**WORK ITEM:** In the listing below, find the line that contains "typedef enum logic [3:0]" and the line that contains "localparam addr_t SYS_RET = 12'h0EE;". Quote both and every line between them, exactly, and nothing more.

(RECORDS FOR PROCESSING Opens)

`src/ring_fifo.sv`:
```
//========================================
// ring_fifo
// circular buffer with any payload type
// head read straight from storage
//========================================
`timescale 1ns/1ps
`default_nettype none

module ring_fifo #(
	parameter type payload_t = logic,
	parameter int  DEPTH     = 4
) (
	input  wire logic     Clk_32UI,
	input  wire logic     reset_n,
	input  wire logic     push,
	input  wire payload_t push_data,
	input  wire logic     pop,
	output payload_t      head,
	output logic          not_empty
);

	localparam int PTR_W = $clog2(DEPTH);
	localparam int CNT_W = $clog2(DEPTH + 1);

	payload_t         mem [DEPTH];
	logic [PTR_W-1:0] rd_ptr;
	logic [PTR_W-1:0] wr_ptr;
	logic [CNT_W-1:0] count;
	logic             full;

	assign full      = (count == CNT_W'(DEPTH));
	assign not_empty = (count != '0);
	assign head      = mem[rd_ptr];

	always_ff @(posedge Clk_32UI) begin
		if (push) mem[wr_ptr] <= push_data;
	end

	always_ff @(posedge Clk_32UI) begin
		if (!reset_n) begin
			rd_ptr <= '0;
			wr_ptr <= '0;
			count  <= '0;
		end else begin
			if (push) wr_ptr <= (wr_ptr == PTR_W'(DEPTH - 1)) ? '0 : wr_ptr + 1'b1;
			if (pop)  rd_ptr <= (rd_ptr == PTR_W'(DEPTH - 1)) ? '0 : rd_ptr + 1'b1;
			case ({push, pop})
				2'b10:   count <= count + 1'b1;
				2'b01:   count <= count - 1'b1;
				default: count <= count;  // idle or both
			endcase
		end
	end

	//========================================
	// producers here cannot stall
	//========================================
	a_no_overflow: assert property (@(posedge Clk_32UI) disable iff (!reset_n)
		push |-> (!full || pop));

	a_no_underflow: assert property (@(posedge Clk_32UI) disable iff (!reset_n)
		pop |-> not_empty);

endmodule

`default_nettype wire

```
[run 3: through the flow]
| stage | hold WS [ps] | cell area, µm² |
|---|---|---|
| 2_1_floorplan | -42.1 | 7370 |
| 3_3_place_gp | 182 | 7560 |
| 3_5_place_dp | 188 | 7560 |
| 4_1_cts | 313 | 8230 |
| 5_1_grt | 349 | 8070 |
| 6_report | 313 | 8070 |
<file path="src/chip8_pkg.sv">
package chip8_pkg;

  localparam int ADDR_W = 12;
  localparam int DATA_W = 8;
  localparam int REG_SEL_W = 4;

  typedef logic [ADDR_W-1:0] addr_t;
  typedef logic [DATA_W-1:0] byte_t;

  typedef enum logic [1:0] {
    FETCH_HI = 2'd0,
    FETCH_LO = 2'd1,
    EXEC     = 2'd2,
    HALT     = 2'd3
  } seq_state_e;

  // low nibble of the 8xy group
  typedef enum logic [3:0] {
    ALU_LD   = 4'h0,
    ALU_OR   = 4'h1,
    ALU_AND  = 4'h2,
    ALU_XOR  = 4'h3,
    ALU_ADD  = 4'h4,
    ALU_SUB  = 4'h5,
    ALU_SHR  = 4'h6,
    ALU_SUBN = 4'h7,
    ALU_SHL  = 4'hE
  } alu_op_e;

  typedef struct packed {
    logic [3:0] opc;
    addr_t      addr;
  } instr_nnn_t;

  typedef struct packed {
    logic [3:0]           opc;
    logic [REG_SEL_W-1:0] x;
    byte_t                kk;
  } instr_xkk_t;

  typedef struct packed {
    logic [3:0]           opc;
    logic [REG_SEL_W-1:0] x;
    logic [REG_SEL_W-1:0] y;
    logic [3:0]           n;
  } instr_xyn_t;

  typedef union packed {
    instr_nnn_t nnn;
    instr_xkk_t xkk;
    instr_xyn_t xyn;
  } instr_u;

  localparam logic [3:0] OPC_SYS   = 4'h0;
  localparam logic [3:0] OPC_JP    = 4'h1;
  localparam logic [3:0] OPC_CALL  = 4'h2;
  localparam logic [3:0] OPC_SE    = 4'h3;
  localparam logic [3:0] OPC_SNE   = 4'h4;
  localparam logic [3:0] OPC_SE_V  = 4'h5;
  localparam logic [3:0] OPC_LD    = 4'h6;
  localparam logic [3:0] OPC_ADD   = 4'h7;
  localparam logic [3:0] OPC_ALU   = 4'h8;
  localparam logic [3:0] OPC_SNE_V = 4'h9;
  localparam logic [3:0] OPC_LD_I  = 4'hA;
  localparam logic [3:0] OPC_KEY   = 4'hE;
  localparam logic [3:0] OPC_MISC  = 4'hF;

  // 00EE as seen through the nnn view
  localparam addr_t SYS_RET = 12'h0EE;

  localparam byte_t EX_SKP      = 8'h9E;
  localparam byte_t EX_SKNP     = 8'hA1;
  localparam byte_t FX_LD_VX_DT = 8'h07;
  localparam byte_t FX_LD_DT    = 8'h15;
  localparam byte_t FX_LD_ST    = 8'h18;
  localparam byte_t FX_ADD_I    = 8'h1E;

endpackage

</file>
<file path="src/chip8_vreg_if.sv">
`timescale 1ns/100ps

interface chip8_vreg_if;

  logic [chip8_pkg::REG_SEL_W-1:0] x_sel;
  logic [chip8_pkg::REG_SEL_W-1:0] y_sel;
  chip8_pkg::byte_t                vx;
  chip8_pkg::byte_t                vy;

  logic                            wr_en;
  logic [chip8_pkg::REG_SEL_W-1:0] wr_sel;
  chip8_pkg::byte_t                wr_data;

  // flag write, lands in VF after the normal write
  logic                            vf_en;
  chip8_pkg::byte_t                vf_data;

  modport seq (
    output x_sel, y_sel, wr_en, wr_sel, wr_data, vf_en, vf_data,
    input  vx, vy
  );

  modport regs (
    input  x_sel, y_sel, wr_en, wr_sel, wr_data, vf_en, vf_data,
    output vx, vy
  );

endinterface

</file>
<file path="src/chip8_regfile.sv">
`timescale 1ns/100ps

module chip8_regfile (
  input logic        clk,
  input logic        reset_i,
  chip8_vreg_if.regs vreg
);

  localparam int NUM_REGS = 2 ** chip8_pkg::REG_SEL_W;
  localparam logic [chip8_pkg::REG_SEL_W-1:0] VF_SEL = chip8_pkg::REG_SEL_W'(NUM_REGS - 1);

  chip8_pkg::byte_t regs_q [NUM_REGS];

  assign vreg.vx = regs_q[vreg.x_sel];
  assign vreg.vy = regs_q[vreg.y_sel];

  always_ff @(posedge clk)
  begin
    if (reset_i)
    begin
      for (int i = 0; i < NUM_REGS; i++)
      begin
        regs_q[i] <= '0;
      end
    end
    else
    begin
      if (vreg.wr_en)
      begin
        regs_q[vreg.wr_sel] <= vreg.wr_data;
      end
      // flag overrides a result aimed at VF
      if (vreg.vf_en)
      begin
        regs_q[VF_SEL] <= vreg.vf_data;
      end
    end
  end

endmodule

</file>
<file path="src/chip8_alu.sv">
`timescale 1ns/100ps

module chip8_alu (
  input  chip8_pkg::byte_t   vx_i,
  input  chip8_pkg::byte_t   vy_i,
  input  chip8_pkg::alu_op_e alu_op_i,
  output chip8_pkg::byte_t   result_o,
  output logic               flag_o,
  output logic               flag_en_o,
  output logic               illegal_o
);

  logic [chip8_pkg::DATA_W:0] sum_w;

  assign sum_w = {1'b0, vx_i} + {1'b0, vy_i};

  always_comb
  begin
    result_o  = vx_i;
    flag_o    = 1'b0;
    flag_en_o = 1'b0;
    illegal_o = 1'b0;
    case (alu_op_i)
      chip8_pkg::ALU_LD:  result_o = vy_i;
      chip8_pkg::ALU_OR:  result_o = vx_i | vy_i;
      chip8_pkg::ALU_AND: result_o = vx_i & vy_i;
      chip8_pkg::ALU_XOR: result_o = vx_i ^ vy_i;
      chip8_pkg::ALU_ADD:
      begin
        result_o  = sum_w[chip8_pkg::DATA_W-1:0];
        flag_o    = sum_w[chip8_pkg::DATA_W];
        flag_en_o = 1'b1;
      end
      chip8_pkg::ALU_SUB:
      begin
        result_o  = vx_i - vy_i;
        flag_o    = vx_i >= vy_i;
        flag_en_o = 1'b1;
      end
      chip8_pkg::ALU_SHR:
      begin
        result_o  = vx_i >> 1;
        flag_o    = vx_i[0];
        flag_en_o = 1'b1;
      end
      chip8_pkg::ALU_SUBN:
      begin
        result_o  = vy_i - vx_i;
        flag_o    = vy_i >= vx_i;
        flag_en_o = 1'b1;
      end
      chip8_pkg::ALU_SHL:
      begin
        result_o  = vx_i << 1;
        flag_o    = vx_i[chip8_pkg::DATA_W-1];
        flag_en_o = 1'b1;
      end
      default: illegal_o = 1'b1;
    endcase
  end

endmodule

</file>
<file path="src/chip8_timers.sv">
`timescale 1ns/100ps

module chip8_timers (
  input  logic             clk,
  input  logic             reset_i,
  input  logic             vsync_i,
  input  logic             load_dt_i,
  input  logic             load_st_i,
  input  chip8_pkg::byte_t load_val_i,
  output chip8_pkg::byte_t dt_o,
  output logic             beep_o
);

  logic             vsync_q;
  logic             tick;
  chip8_pkg::byte_t dt_q;
  chip8_pkg::byte_t st_q;

  assign tick   = vsync_i && !vsync_q;
  assign dt_o   = dt_q;
  assign beep_o = st_q != '0;

  always_ff @(posedge clk)
  begin
    if (reset_i)
    begin
      vsync_q <= 1'b0;
      dt_q    <= '0;
      st_q    <= '0;
    end
    else
    begin
      vsync_q <= vsync_i;
      // a load in the same cycle as a tick takes the new value
      if (load_dt_i)
        dt_q <= load_val_i;
      else if (tick && dt_q != '0)
        dt_q <= dt_q - 1'b1;
      if (load_st_i)
        st_q <= load_val_i;
      else if (tick && st_q != '0)
        st_q <= st_q - 1'b1;
    end
  end

endmodule

</file>
<file path="src/chip8_seq.sv">
`timescale 1ns/100ps

module chip8_seq #(
  parameter chip8_pkg::addr_t START_ADDR = 12'h200,
  parameter int STACK_DEPTH = 8
) (
  input  logic               clk,
  input  logic               reset_i,
  output logic               prog_rd_o,
  output chip8_pkg::addr_t   prog_addr_o,
  input  chip8_pkg::byte_t   prog_data_i,
  input  logic [15:0]        keys_i,
  chip8_vreg_if.seq          vreg,
  output chip8_pkg::alu_op_e alu_op_o,
  input  chip8_pkg::byte_t   alu_result_i,
  input  logic               alu_flag_i,
  input  logic               alu_flag_en_i,
  input  logic               alu_illegal_i,
  output logic               load_dt_o,
  output logic               load_st_o,
  output chip8_pkg::byte_t   load_val_o,
  input  chip8_pkg::byte_t   dt_i,
  output logic               halted_o
);

  localparam int SP_W = (STACK_DEPTH > 1) ? $clog2(STACK_DEPTH) : 1;

  chip8_pkg::seq_state_e state_q;
  chip8_pkg::addr_t      pc_q;
  chip8_pkg::addr_t      i_q;
  chip8_pkg::byte_t      ir_hi_q;
  chip8_pkg::addr_t      stack_q [STACK_DEPTH];
  logic [SP_W-1:0]       sp_q;
  logic [SP_W-1:0]       sp_inc;
  logic [SP_W-1:0]       sp_dec;

  chip8_pkg::instr_u instr;
  chip8_pkg::addr_t  pc_next;
  chip8_pkg::addr_t  i_next;
  chip8_pkg::byte_t  wr_data;
  logic              exec;
  logic              legal;
  logic              commit;
  logic              skip;
  logic              push;
  logic              pop;
  logic              wr_en;
  logic              vf_en;
  logic              load_dt;
  logic              load_st;

  // low byte arrives in EXEC straight from memory
  assign instr = {ir_hi_q, prog_data_i};

  assign exec   = state_q == chip8_pkg::EXEC;
  assign commit = exec && legal;

  assign prog_rd_o   = state_q == chip8_pkg::FETCH_HI || state_q == chip8_pkg::FETCH_LO;
  assign prog_addr_o = (state_q == chip8_pkg::FETCH_LO) ? pc_q + 1'b1 : pc_q;
  assign halted_o    = state_q == chip8_pkg::HALT;

  assign sp_inc = (sp_q == SP_W'(STACK_DEPTH - 1)) ? '0 : sp_q + 1'b1;
  assign sp_dec = (sp_q == '0) ? SP_W'(STACK_DEPTH - 1) : sp_q - 1'b1;

  assign vreg.x_sel   = instr.xkk.x;
  assign vreg.y_sel   = instr.xyn.y;
  assign vreg.wr_sel  = instr.xkk.x;
  assign vreg.wr_en   = commit && wr_en;
  assign vreg.wr_data = wr_data;
  assign vreg.vf_en   = commit && vf_en;
  assign vreg.vf_data = chip8_pkg::byte_t'(alu_flag_i);

  assign alu_op_o   = chip8_pkg::alu_op_e'(instr.xyn.n);
  assign load_dt_o  = commit && load_dt;
  assign load_st_o  = commit && load_st;
  assign load_val_o = vreg.vx;

  always_comb
  begin
    legal   = 1'b1;
    skip    = 1'b0;
    push    = 1'b0;
    pop     = 1'b0;
    wr_en   = 1'b0;
    vf_en   = 1'b0;
    load_dt = 1'b0;
    load_st = 1'b0;
    wr_data = instr.xkk.kk;
    i_next  = i_q;
    pc_next = pc_q + 12'd2;
    case (instr.nnn.opc)
      chip8_pkg::OPC_SYS:
      begin
        legal   = instr.nnn.addr == chip8_pkg::SYS_RET;
        pop     = 1'b1;
        pc_next = stack_q[sp_dec];
      end
      chip8_pkg::OPC_JP:    pc_next = instr.nnn.addr;
      chip8_pkg::OPC_CALL:
      begin
        push    = 1'b1;
        pc_next = instr.nnn.addr;
      end
      chip8_pkg::OPC_SE:    skip = vreg.vx == instr.xkk.kk;
      chip8_pkg::OPC_SNE:   skip = vreg.vx != instr.xkk.kk;
      chip8_pkg::OPC_SE_V:
      begin
        legal = instr.xyn.n == 4'h0;
        skip  = vreg.vx == vreg.vy;
      end
      chip8_pkg::OPC_LD:    wr_en = 1'b1;
      chip8_pkg::OPC_ADD:
      begin
        wr_en   = 1'b1;
        wr_data = vreg.vx + instr.xkk.kk;
      end
      chip8_pkg::OPC_ALU:
      begin
        legal   = !alu_illegal_i;
        wr_en   = 1'b1;
        vf_en   = alu_flag_en_i;
        wr_data = alu_result_i;
      end
      chip8_pkg::OPC_SNE_V:
      begin
        legal = instr.xyn.n == 4'h0;
        skip  = vreg.vx != vreg.vy;
      end
      chip8_pkg::OPC_LD_I:  i_next = instr.nnn.addr;
      chip8_pkg::OPC_KEY:
      begin
        // key index is the low nibble of Vx
        case (instr.xkk.kk)
          chip8_pkg::EX_SKP:  skip = keys_i[vreg.vx[3:0]];
          chip8_pkg::EX_SKNP: skip = !keys_i[vreg.vx[3:0]];
          default:            legal = 1'b0;
        endcase
      end
      chip8_pkg::OPC_MISC:
      begin
        case (instr.xkk.kk)
          chip8_pkg::FX_LD_VX_DT:
          begin
            wr_en   = 1'b1;
            wr_data = dt_i;
          end
          chip8_pkg::FX_LD_DT: load_dt = 1'b1;
          chip8_pkg::FX_LD_ST: load_st = 1'b1;
          chip8_pkg::FX_ADD_I: i_next = i_q + chip8_pkg::addr_t'(vreg.vx);
          default:             legal = 1'b0;
        endcase
      end
      default: legal = 1'b0;
    endcase
    if (skip)
      pc_next = pc_q + 12'd4;
  end

  always_ff @(posedge clk)
  begin
    if (reset_i)
    begin
      state_q <= chip8_pkg::FETCH_HI;
      pc_q    <= START_ADDR;
      i_q     <= '0;
      sp_q    <= '0;
    end
    else
    begin
      case (state_q)
        chip8_pkg::FETCH_HI: state_q <= chip8_pkg::FETCH_LO;
        chip8_pkg::FETCH_LO: state_q <= chip8_pkg::EXEC;
        chip8_pkg::EXEC:
        begin
          if (legal)
          begin
            state_q <= chip8_pkg::FETCH_HI;
            pc_q    <= pc_next;
            i_q     <= i_next;
            if (push)
              sp_q <= sp_inc;
            else if (pop)
              sp_q <= sp_dec;
          end
          else
            state_q <= chip8_pkg::HALT;
        end
        default: state_q <= chip8_pkg::HALT;
      endcase
    end
  end

  always_ff @(posedge clk)
  begin
    if (state_q == chip8_pkg::FETCH_LO)
      ir_hi_q <= prog_data_i;
    if (commit && push)
      stack_q[sp_q] <= pc_q + 12'd2;
  end

endmodule

</file>
<file path="src/chip8_core.sv">
`timescale 1ns/100ps

module chip8_core #(
  parameter chip8_pkg::addr_t START_ADDR = 12'h200,
  parameter int STACK_DEPTH = 8
) (
  input  logic             clk,
  input  logic             reset_i,
  input  logic             vsync_i,
  input  logic [15:0]      keys_i,
  input  chip8_pkg::byte_t prog_data_i,
  output logic             prog_rd_o,
  output chip8_pkg::addr_t prog_addr_o,
  output logic             beep_o,
  output logic             halted_o
);

  chip8_pkg::alu_op_e alu_op;
  chip8_pkg::byte_t   alu_result;
  logic               alu_flag;
  logic               alu_flag_en;
  logic               alu_illegal;
  logic               load_dt;
  logic               load_st;
  chip8_pkg::byte_t   load_val;
  chip8_pkg::byte_t   dt;

  chip8_vreg_if vreg_if ();

  chip8_regfile chip8_regfile_i (
    .clk     (clk),
    .reset_i (reset_i),
    .vreg    (vreg_if.regs)
  );

  chip8_alu chip8_alu_i (
    .vx_i      (vreg_if.vx),
    .vy_i      (vreg_if.vy),
    .alu_op_i  (alu_op),
    .result_o  (alu_result),
    .flag_o    (alu_flag),
    .flag_en_o (alu_flag_en),
    .illegal_o (alu_illegal)
  );

  chip8_timers chip8_timers_i (
    .clk        (clk),
    .reset_i    (reset_i),
    .vsync_i    (vsync_i),
    .load_dt_i  (load_dt),
    .load_st_i  (load_st),
    .load_val_i (load_val),
    .dt_o       (dt),
    .beep_o     (beep_o)
  );

  chip8_seq #(
    .START_ADDR  (START_ADDR),
    .STACK_DEPTH (STACK_DEPTH)
  ) chip8_seq_i (
    .clk           (clk),
    .reset_i       (reset_i),
    .prog_rd_o     (prog_rd_o),
    .prog_addr_o   (prog_addr_o),
    .prog_data_i   (prog_data_i),
    .keys_i        (keys_i),
    .vreg          (vreg_if.seq),
    .alu_op_o      (alu_op),
    .alu_result_i  (alu_result),
    .alu_flag_i    (alu_flag),
    .alu_flag_en_i (alu_flag_en),
    .alu_illegal_i (alu_illegal),
    .load_dt_o     (load_dt),
    .load_st_o     (load_st),
    .load_val_o    (load_val),
    .dt_i          (dt),
    .halted_o      (halted_o)
  );

endmodule

</file>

(RECORDS FOR PROCESSING Closes)

**RESPONSE TO THIS EXERCISE:**
  typedef enum logic [3:0] {
    ALU_LD   = 4'h0,
    ALU_OR   = 4'h1,
    ALU_AND  = 4'h2,
    ALU_XOR  = 4'h3,
    ALU_ADD  = 4'h4,
    ALU_SUB  = 4'h5,
    ALU_SHR  = 4'h6,
    ALU_SUBN = 4'h7,
    ALU_SHL  = 4'hE
  } alu_op_e;

  typedef struct packed {
    logic [3:0] opc;
    addr_t      addr;
  } instr_nnn_t;

  typedef struct packed {
    logic [3:0]           opc;
    logic [REG_SEL_W-1:0] x;
    byte_t                kk;
  } instr_xkk_t;

  typedef struct packed {
    logic [3:0]           opc;
    logic [REG_SEL_W-1:0] x;
    logic [REG_SEL_W-1:0] y;
    logic [3:0]           n;
  } instr_xyn_t;

  typedef union packed {
    instr_nnn_t nnn;
    instr_xkk_t xkk;
    instr_xyn_t xyn;
  } instr_u;

  localparam logic [3:0] OPC_SYS   = 4'h0;
  localparam logic [3:0] OPC_JP    = 4'h1;
  localparam logic [3:0] OPC_CALL  = 4'h2;
  localparam logic [3:0] OPC_SE    = 4'h3;
  localparam logic [3:0] OPC_SNE   = 4'h4;
  localparam logic [3:0] OPC_SE_V  = 4'h5;
  localparam logic [3:0] OPC_LD    = 4'h6;
  localparam logic [3:0] OPC_ADD   = 4'h7;
  localparam logic [3:0] OPC_ALU   = 4'h8;
  localparam logic [3:0] OPC_SNE_V = 4'h9;
  localparam logic [3:0] OPC_LD_I  = 4'hA;
  localparam logic [3:0] OPC_KEY   = 4'hE;
  localparam logic [3:0] OPC_MISC  = 4'hF;

  // 00EE as seen through the nnn view
  localparam addr_t SYS_RET = 12'h0EE;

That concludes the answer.